(Originally posted at The Outfit, a Collective of Chicago Crime Writers, November 4th, 2009.)
I do maybe 30% of my writing on a laptop from various locations: in front of the window, standing at the counter, on the porch with a cigar. The remainder I do in the second bedroom we've rigged as a den. The split system works for me; mobility shakes me up when necessary, but generally, what I need is a room with a door that closes and a window that looks out onto a brick wall.
As a fringe benefit, this means that most of my writing is done facing a proper desktop monitor. And like any proper monitor, I’ve covered it with scraps of paper.
I started this back when I was freelancing as a copywriter. Sometimes the work is about headlines and campaigns, but more often, especially when freelancing, the work is body copy, which is essentially the text inside the brochure.

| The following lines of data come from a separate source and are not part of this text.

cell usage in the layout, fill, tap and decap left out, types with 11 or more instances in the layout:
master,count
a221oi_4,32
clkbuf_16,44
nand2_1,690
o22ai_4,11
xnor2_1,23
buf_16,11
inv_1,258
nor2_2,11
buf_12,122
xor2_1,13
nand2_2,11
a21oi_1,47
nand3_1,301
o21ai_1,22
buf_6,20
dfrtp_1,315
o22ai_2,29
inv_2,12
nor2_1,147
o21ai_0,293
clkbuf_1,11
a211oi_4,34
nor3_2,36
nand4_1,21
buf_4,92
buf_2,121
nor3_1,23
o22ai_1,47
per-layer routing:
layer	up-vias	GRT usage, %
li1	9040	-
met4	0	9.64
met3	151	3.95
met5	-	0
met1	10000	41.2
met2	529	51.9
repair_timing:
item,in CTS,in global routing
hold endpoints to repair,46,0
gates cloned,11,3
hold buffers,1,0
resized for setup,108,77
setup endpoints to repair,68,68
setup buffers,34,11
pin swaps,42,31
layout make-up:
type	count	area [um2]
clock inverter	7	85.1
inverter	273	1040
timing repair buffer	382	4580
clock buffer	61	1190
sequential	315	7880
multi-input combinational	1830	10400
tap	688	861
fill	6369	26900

It’s considered less glamorous, but—no surprise—I always liked it, because done well, that’s the part that is really going to sell someone.

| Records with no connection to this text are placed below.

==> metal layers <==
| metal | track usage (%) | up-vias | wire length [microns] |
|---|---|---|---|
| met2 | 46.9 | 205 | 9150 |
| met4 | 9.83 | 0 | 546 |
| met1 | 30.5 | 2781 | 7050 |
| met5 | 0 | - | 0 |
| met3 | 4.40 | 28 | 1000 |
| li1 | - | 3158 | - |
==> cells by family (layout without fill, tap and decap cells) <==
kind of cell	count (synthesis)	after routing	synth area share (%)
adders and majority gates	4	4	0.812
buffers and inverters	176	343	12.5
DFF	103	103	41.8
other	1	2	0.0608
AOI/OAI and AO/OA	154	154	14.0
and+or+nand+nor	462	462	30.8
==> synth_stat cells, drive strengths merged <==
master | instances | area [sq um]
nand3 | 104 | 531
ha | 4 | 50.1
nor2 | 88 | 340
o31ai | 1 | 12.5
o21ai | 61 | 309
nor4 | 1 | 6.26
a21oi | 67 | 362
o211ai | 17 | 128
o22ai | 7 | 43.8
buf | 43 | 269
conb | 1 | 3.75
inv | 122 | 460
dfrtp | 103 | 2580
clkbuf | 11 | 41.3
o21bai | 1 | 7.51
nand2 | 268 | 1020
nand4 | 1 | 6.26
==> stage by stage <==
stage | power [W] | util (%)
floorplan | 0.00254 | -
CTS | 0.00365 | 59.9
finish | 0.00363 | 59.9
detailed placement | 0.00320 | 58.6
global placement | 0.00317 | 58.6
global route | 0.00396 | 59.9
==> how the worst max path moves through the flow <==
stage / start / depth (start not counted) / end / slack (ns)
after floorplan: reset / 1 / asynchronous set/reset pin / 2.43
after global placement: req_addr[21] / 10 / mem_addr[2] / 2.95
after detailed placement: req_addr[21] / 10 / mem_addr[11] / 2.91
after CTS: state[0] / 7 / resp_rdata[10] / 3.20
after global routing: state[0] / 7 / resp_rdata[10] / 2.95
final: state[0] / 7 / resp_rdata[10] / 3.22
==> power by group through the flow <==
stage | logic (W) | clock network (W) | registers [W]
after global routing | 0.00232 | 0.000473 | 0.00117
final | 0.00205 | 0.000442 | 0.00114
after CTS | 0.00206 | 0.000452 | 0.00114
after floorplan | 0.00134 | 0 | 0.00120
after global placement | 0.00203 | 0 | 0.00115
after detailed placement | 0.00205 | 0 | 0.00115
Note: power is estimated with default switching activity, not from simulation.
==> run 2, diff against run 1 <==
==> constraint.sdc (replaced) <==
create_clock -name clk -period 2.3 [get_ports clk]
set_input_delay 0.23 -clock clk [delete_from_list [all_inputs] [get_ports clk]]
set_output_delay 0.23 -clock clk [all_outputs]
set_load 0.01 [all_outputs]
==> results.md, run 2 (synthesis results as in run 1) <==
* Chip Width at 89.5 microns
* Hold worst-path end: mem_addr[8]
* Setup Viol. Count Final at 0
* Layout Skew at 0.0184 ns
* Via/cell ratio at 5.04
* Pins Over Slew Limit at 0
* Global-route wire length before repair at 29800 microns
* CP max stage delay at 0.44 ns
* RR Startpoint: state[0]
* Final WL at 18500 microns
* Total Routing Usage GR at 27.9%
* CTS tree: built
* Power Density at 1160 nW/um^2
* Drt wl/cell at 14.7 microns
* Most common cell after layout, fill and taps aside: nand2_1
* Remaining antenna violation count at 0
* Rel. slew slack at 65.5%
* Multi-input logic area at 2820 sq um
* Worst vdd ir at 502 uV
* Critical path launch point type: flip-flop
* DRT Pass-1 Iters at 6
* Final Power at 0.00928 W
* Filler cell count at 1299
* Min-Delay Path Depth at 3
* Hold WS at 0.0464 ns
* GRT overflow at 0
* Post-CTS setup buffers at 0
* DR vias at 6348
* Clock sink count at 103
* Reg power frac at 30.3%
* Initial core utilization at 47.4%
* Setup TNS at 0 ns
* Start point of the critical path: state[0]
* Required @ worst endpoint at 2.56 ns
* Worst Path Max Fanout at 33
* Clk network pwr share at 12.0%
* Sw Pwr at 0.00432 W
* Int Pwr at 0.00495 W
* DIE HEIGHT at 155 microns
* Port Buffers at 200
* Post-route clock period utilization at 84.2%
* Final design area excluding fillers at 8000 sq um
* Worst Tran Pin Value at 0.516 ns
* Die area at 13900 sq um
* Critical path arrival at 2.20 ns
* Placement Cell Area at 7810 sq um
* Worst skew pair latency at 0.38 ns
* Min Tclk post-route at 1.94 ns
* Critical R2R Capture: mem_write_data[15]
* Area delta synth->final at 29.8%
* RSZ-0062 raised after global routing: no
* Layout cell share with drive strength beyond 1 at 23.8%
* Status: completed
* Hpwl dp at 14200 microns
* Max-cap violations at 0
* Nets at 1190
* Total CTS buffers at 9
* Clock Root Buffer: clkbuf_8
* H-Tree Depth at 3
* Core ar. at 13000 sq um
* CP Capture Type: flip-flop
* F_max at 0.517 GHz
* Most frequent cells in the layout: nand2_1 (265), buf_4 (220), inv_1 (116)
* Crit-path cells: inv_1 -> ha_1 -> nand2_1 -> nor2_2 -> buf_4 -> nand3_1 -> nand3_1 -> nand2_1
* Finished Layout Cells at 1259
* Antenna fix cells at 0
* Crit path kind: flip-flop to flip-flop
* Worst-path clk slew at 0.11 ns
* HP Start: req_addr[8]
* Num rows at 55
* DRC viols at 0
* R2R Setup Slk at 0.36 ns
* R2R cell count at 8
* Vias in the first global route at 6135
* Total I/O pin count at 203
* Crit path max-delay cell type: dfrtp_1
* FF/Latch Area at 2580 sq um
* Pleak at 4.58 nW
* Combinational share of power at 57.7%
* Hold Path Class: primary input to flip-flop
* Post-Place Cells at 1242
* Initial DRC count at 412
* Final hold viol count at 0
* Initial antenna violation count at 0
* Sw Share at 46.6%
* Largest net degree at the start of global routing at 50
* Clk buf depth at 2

I don’t remember the specific project I was working on, but it was something lengthy and detailed, with lots of information that needed to be conveyed without boring the reader. And so I found I kept repeating one of my writing mantras to myself. It’s a line I go to all the time when trying to trying to craft an argument, formulate a tricky sentence, or organize my thoughts:
What are you trying to say?
Simplistic, I know, but it’s one of the all-time great clarifiers.